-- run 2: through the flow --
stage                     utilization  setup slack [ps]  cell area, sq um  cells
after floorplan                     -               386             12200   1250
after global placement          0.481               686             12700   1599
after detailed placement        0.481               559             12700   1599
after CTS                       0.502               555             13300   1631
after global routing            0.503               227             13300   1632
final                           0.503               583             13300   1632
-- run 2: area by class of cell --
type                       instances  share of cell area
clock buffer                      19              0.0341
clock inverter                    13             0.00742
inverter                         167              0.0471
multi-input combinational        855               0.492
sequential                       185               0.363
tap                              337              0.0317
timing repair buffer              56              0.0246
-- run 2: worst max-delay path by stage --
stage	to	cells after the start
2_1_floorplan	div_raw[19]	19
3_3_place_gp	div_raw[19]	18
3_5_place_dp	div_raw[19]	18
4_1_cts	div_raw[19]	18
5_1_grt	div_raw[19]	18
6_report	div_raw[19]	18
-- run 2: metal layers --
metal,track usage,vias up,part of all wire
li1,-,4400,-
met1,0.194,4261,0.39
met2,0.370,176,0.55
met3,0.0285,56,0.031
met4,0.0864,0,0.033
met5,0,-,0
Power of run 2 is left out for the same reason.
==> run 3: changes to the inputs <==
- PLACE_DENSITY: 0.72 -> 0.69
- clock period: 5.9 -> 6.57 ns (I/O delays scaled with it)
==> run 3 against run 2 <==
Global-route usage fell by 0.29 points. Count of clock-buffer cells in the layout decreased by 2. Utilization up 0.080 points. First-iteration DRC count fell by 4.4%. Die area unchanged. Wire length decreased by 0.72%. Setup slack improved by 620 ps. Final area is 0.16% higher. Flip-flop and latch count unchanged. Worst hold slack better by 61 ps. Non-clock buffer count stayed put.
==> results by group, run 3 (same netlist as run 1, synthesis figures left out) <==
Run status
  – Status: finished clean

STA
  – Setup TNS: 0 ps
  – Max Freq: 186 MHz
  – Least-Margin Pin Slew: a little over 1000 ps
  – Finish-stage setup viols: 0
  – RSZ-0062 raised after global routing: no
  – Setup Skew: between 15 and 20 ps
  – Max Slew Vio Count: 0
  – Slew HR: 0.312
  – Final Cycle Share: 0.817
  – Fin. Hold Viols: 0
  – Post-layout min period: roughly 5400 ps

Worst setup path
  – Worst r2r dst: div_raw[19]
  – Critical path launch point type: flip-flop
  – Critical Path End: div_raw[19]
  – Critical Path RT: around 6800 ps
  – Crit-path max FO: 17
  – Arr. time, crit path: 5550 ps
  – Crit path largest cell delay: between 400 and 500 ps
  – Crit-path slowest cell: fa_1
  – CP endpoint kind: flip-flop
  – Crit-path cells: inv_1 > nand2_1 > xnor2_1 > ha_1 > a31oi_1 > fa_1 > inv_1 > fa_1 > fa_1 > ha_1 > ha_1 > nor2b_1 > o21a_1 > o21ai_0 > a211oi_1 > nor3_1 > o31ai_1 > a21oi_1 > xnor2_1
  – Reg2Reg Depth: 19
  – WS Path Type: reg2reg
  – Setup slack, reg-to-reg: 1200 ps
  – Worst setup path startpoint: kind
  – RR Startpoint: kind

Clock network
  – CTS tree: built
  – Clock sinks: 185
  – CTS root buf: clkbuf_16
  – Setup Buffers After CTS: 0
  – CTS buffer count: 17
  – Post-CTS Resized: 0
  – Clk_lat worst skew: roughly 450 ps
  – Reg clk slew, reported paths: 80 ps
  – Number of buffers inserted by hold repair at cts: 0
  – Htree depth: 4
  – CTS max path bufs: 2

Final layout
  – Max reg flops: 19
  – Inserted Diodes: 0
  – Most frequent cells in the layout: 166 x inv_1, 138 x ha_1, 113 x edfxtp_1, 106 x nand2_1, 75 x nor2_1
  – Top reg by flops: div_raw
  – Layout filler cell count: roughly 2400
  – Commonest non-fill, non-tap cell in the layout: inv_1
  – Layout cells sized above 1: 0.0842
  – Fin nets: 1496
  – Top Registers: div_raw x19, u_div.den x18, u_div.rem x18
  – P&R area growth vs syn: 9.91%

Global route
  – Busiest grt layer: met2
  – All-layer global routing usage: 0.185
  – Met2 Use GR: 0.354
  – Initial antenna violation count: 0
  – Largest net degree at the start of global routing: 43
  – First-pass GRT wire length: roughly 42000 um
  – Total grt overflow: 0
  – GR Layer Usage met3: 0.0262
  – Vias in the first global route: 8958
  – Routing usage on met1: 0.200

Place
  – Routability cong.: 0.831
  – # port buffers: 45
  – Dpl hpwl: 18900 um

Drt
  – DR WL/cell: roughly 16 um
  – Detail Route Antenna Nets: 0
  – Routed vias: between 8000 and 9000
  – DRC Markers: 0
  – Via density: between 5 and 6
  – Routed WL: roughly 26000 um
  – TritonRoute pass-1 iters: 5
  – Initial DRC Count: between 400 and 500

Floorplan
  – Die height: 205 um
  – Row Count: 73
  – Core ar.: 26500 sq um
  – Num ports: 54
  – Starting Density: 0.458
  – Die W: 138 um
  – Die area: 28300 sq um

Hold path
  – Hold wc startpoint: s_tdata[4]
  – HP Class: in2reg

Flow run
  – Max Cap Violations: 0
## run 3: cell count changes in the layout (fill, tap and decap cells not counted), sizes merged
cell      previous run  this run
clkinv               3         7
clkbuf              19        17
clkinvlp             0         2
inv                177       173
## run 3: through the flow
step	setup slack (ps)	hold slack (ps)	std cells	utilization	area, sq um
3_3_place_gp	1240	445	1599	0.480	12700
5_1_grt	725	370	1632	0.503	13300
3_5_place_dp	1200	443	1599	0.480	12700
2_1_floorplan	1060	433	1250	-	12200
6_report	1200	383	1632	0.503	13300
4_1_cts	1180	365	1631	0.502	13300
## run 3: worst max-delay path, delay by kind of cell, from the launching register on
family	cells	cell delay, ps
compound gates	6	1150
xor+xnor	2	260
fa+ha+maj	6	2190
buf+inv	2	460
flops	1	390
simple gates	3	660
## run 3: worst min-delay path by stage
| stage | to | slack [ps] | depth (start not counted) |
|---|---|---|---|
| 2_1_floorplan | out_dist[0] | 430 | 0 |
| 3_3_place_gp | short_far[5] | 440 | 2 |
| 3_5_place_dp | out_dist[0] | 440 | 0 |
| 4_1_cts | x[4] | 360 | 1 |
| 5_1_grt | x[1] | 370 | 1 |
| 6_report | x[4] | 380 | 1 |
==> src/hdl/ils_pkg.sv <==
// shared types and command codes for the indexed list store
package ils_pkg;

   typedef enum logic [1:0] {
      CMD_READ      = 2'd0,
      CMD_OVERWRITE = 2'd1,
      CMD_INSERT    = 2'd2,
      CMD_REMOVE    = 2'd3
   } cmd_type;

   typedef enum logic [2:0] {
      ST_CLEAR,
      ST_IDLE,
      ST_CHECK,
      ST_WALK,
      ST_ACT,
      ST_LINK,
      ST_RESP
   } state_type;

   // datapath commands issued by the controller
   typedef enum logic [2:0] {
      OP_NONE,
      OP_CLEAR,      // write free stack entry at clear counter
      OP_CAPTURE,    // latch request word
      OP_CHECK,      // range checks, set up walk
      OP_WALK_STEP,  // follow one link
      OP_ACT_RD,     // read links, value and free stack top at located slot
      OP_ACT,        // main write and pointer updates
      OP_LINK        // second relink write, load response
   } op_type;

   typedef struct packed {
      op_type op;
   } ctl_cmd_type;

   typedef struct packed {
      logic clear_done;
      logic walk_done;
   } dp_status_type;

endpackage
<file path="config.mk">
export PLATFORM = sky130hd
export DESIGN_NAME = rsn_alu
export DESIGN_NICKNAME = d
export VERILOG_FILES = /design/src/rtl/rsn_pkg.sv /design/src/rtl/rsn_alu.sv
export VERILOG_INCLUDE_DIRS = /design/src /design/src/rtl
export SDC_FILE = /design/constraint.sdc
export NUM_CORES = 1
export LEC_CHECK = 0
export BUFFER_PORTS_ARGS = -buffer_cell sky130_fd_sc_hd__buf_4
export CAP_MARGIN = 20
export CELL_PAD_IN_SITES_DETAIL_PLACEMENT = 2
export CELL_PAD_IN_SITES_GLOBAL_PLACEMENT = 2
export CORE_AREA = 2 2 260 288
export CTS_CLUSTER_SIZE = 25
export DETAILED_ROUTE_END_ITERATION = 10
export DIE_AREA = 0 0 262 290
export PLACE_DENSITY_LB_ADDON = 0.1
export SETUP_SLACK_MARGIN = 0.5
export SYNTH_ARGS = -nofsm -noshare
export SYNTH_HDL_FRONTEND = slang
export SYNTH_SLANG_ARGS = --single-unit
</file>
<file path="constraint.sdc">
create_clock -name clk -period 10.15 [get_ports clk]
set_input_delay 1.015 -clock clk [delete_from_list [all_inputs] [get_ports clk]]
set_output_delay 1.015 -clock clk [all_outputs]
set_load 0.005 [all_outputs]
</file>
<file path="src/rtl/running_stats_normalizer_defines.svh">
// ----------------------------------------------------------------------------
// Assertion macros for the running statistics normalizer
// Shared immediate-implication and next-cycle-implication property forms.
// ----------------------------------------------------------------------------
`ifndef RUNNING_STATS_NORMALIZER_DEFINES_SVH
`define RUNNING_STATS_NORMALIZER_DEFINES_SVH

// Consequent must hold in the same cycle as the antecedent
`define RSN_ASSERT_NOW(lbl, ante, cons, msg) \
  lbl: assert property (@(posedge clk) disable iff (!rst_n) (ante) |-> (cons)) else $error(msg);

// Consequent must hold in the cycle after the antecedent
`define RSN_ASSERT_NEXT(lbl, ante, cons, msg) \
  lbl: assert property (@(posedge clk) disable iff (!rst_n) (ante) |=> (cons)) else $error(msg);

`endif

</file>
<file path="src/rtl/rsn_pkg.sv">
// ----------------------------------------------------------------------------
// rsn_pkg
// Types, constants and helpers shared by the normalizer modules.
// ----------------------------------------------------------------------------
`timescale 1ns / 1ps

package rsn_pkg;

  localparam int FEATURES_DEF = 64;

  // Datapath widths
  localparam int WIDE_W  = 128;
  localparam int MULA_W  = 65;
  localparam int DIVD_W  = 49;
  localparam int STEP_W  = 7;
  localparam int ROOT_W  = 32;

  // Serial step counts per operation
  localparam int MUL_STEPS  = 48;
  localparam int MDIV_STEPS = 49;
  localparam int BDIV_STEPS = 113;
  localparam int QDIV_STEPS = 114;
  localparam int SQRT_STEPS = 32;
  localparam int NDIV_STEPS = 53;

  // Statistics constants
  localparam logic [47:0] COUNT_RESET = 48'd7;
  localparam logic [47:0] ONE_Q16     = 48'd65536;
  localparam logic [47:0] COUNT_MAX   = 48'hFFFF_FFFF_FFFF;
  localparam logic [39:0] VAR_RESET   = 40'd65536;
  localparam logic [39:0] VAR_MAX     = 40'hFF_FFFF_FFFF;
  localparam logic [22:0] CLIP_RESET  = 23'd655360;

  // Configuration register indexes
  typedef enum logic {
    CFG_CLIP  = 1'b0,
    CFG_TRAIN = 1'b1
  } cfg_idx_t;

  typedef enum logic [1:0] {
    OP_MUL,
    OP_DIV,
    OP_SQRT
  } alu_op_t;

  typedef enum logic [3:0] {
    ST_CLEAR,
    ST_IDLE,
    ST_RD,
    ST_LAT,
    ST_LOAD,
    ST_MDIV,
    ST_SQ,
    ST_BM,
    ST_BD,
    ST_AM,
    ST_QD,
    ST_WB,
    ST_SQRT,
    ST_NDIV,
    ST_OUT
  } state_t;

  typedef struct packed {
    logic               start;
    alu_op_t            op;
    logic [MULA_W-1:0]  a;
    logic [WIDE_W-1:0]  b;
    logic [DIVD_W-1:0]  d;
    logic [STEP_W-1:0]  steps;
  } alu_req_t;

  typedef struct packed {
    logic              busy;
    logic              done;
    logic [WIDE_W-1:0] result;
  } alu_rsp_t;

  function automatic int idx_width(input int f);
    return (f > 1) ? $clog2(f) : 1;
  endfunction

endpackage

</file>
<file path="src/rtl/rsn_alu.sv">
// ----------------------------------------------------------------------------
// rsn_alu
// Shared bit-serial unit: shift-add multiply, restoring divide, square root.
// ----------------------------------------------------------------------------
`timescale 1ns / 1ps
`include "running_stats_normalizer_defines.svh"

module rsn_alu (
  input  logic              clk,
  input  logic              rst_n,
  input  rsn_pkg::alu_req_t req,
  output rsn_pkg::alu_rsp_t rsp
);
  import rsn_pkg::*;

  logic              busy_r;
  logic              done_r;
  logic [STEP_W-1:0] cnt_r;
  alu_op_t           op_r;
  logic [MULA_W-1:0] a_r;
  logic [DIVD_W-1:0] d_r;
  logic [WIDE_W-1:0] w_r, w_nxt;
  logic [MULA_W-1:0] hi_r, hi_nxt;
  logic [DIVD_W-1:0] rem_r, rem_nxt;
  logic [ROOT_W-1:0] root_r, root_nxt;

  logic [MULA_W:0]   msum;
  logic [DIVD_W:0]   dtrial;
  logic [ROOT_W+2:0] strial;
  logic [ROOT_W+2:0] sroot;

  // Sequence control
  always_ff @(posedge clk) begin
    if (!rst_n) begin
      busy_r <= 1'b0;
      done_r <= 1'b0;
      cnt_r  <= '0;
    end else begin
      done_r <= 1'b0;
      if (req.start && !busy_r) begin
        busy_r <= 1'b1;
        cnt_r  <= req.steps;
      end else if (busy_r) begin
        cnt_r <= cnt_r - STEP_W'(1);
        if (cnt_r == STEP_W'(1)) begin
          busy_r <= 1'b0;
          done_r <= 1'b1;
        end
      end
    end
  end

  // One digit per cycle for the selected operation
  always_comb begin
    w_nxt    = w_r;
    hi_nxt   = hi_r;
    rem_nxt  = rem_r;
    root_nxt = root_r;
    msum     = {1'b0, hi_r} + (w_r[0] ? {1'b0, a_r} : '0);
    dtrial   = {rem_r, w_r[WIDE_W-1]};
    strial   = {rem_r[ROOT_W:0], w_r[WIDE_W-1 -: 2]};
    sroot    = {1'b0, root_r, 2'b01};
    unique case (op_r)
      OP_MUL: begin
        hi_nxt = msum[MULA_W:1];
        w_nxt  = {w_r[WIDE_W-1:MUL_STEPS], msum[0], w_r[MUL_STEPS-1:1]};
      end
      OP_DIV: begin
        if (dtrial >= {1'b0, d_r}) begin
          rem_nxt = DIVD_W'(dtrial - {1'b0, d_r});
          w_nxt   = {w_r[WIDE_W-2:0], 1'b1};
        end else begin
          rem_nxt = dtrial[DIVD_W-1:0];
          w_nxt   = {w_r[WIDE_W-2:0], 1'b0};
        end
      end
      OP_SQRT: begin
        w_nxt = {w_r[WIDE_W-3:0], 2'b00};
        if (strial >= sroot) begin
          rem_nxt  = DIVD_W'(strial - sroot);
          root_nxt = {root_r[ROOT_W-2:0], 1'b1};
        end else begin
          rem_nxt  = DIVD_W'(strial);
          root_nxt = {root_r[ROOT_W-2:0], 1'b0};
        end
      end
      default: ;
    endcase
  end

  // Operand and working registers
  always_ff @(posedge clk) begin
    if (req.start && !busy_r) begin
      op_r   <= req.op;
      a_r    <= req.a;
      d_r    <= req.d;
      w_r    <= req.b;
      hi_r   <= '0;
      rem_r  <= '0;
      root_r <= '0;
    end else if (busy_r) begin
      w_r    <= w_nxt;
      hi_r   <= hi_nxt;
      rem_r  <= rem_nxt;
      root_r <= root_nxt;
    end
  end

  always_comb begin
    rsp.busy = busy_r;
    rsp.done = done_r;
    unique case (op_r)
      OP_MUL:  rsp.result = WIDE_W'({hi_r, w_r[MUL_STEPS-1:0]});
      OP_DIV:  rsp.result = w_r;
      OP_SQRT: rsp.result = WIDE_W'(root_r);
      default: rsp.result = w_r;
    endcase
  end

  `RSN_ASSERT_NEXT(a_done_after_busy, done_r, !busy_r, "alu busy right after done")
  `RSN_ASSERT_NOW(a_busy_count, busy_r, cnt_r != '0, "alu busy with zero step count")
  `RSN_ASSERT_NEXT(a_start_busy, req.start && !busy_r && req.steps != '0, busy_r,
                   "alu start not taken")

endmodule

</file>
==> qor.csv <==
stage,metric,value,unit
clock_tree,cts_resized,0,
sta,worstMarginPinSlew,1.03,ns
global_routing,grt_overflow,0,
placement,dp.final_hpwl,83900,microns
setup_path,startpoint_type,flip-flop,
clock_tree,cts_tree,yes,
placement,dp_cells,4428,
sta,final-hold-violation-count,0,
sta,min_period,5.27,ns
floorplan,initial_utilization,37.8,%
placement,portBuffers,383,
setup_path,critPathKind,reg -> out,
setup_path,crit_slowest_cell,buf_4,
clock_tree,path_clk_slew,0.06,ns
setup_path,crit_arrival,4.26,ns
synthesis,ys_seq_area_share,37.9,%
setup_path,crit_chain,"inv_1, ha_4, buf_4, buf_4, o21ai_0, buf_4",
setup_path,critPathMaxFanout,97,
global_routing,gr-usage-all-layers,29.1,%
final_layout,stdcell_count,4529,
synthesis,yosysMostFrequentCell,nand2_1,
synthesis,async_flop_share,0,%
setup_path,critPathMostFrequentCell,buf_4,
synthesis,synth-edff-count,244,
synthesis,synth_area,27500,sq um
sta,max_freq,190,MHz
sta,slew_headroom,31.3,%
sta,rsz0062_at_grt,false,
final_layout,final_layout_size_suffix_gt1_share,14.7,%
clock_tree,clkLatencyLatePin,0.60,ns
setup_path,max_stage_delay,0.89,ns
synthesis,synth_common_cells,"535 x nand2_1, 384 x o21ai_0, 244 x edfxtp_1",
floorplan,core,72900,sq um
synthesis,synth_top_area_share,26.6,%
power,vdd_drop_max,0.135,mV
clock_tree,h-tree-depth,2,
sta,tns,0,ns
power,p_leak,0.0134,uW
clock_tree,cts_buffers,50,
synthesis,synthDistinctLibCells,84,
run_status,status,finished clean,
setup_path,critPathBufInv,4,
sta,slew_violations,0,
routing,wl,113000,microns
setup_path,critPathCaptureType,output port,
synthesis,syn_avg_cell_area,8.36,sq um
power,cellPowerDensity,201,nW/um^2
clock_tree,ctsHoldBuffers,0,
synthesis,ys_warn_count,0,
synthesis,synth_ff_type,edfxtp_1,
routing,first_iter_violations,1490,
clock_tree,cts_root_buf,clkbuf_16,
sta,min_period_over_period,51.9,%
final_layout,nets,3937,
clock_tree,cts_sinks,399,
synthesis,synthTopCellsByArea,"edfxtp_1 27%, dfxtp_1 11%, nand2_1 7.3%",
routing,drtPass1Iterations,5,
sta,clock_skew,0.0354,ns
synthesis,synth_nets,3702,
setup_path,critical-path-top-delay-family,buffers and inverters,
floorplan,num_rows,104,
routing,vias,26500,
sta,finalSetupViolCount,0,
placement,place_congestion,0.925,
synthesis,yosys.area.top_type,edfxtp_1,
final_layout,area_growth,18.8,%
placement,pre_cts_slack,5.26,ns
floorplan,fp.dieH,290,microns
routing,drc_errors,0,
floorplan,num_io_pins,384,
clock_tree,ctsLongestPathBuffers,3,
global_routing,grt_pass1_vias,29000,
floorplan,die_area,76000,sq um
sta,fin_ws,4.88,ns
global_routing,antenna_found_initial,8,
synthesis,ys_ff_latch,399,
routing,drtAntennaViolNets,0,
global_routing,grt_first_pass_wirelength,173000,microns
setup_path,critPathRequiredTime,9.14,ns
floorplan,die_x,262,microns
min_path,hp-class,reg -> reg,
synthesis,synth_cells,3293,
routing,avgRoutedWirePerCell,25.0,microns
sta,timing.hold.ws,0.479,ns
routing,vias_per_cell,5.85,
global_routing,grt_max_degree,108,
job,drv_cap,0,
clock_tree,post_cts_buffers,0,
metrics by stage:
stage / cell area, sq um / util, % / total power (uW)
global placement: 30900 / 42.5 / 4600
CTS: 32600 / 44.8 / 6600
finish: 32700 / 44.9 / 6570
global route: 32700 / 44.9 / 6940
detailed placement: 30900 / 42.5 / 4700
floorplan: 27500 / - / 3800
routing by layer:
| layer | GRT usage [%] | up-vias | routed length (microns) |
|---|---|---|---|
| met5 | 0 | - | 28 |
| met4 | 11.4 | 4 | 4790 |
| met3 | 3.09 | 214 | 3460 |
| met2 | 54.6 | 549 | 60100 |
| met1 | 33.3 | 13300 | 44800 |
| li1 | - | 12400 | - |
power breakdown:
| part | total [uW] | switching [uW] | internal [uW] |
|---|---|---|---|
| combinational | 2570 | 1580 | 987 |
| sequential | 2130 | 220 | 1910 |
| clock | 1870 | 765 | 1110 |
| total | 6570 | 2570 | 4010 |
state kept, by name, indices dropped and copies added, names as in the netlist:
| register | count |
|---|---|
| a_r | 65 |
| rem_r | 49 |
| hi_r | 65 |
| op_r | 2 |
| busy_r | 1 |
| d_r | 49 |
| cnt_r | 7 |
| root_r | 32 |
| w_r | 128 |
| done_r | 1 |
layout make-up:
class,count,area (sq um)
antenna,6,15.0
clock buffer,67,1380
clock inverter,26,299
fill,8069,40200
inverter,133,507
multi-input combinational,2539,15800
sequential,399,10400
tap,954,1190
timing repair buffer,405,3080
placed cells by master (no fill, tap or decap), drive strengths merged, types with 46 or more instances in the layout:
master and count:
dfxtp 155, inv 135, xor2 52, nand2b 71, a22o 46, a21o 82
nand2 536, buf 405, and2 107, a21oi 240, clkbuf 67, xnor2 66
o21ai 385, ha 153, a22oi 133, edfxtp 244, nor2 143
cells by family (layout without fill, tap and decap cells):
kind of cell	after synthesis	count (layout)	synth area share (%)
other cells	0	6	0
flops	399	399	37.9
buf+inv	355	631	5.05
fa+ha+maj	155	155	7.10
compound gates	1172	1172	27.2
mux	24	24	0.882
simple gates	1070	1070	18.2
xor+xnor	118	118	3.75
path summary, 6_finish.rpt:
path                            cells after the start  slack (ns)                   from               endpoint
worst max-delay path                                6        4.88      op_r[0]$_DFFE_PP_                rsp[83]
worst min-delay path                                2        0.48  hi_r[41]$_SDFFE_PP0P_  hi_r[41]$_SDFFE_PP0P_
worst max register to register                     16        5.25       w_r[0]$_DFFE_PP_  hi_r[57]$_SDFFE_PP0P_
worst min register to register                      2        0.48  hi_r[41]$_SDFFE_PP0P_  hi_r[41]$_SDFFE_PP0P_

****

Read the listing. Copy each line that has the word "left" in it.

Power of run 2 is left out for the same reason.
==> results by group, run 3 (same netlist as run 1, synthesis figures left out) <==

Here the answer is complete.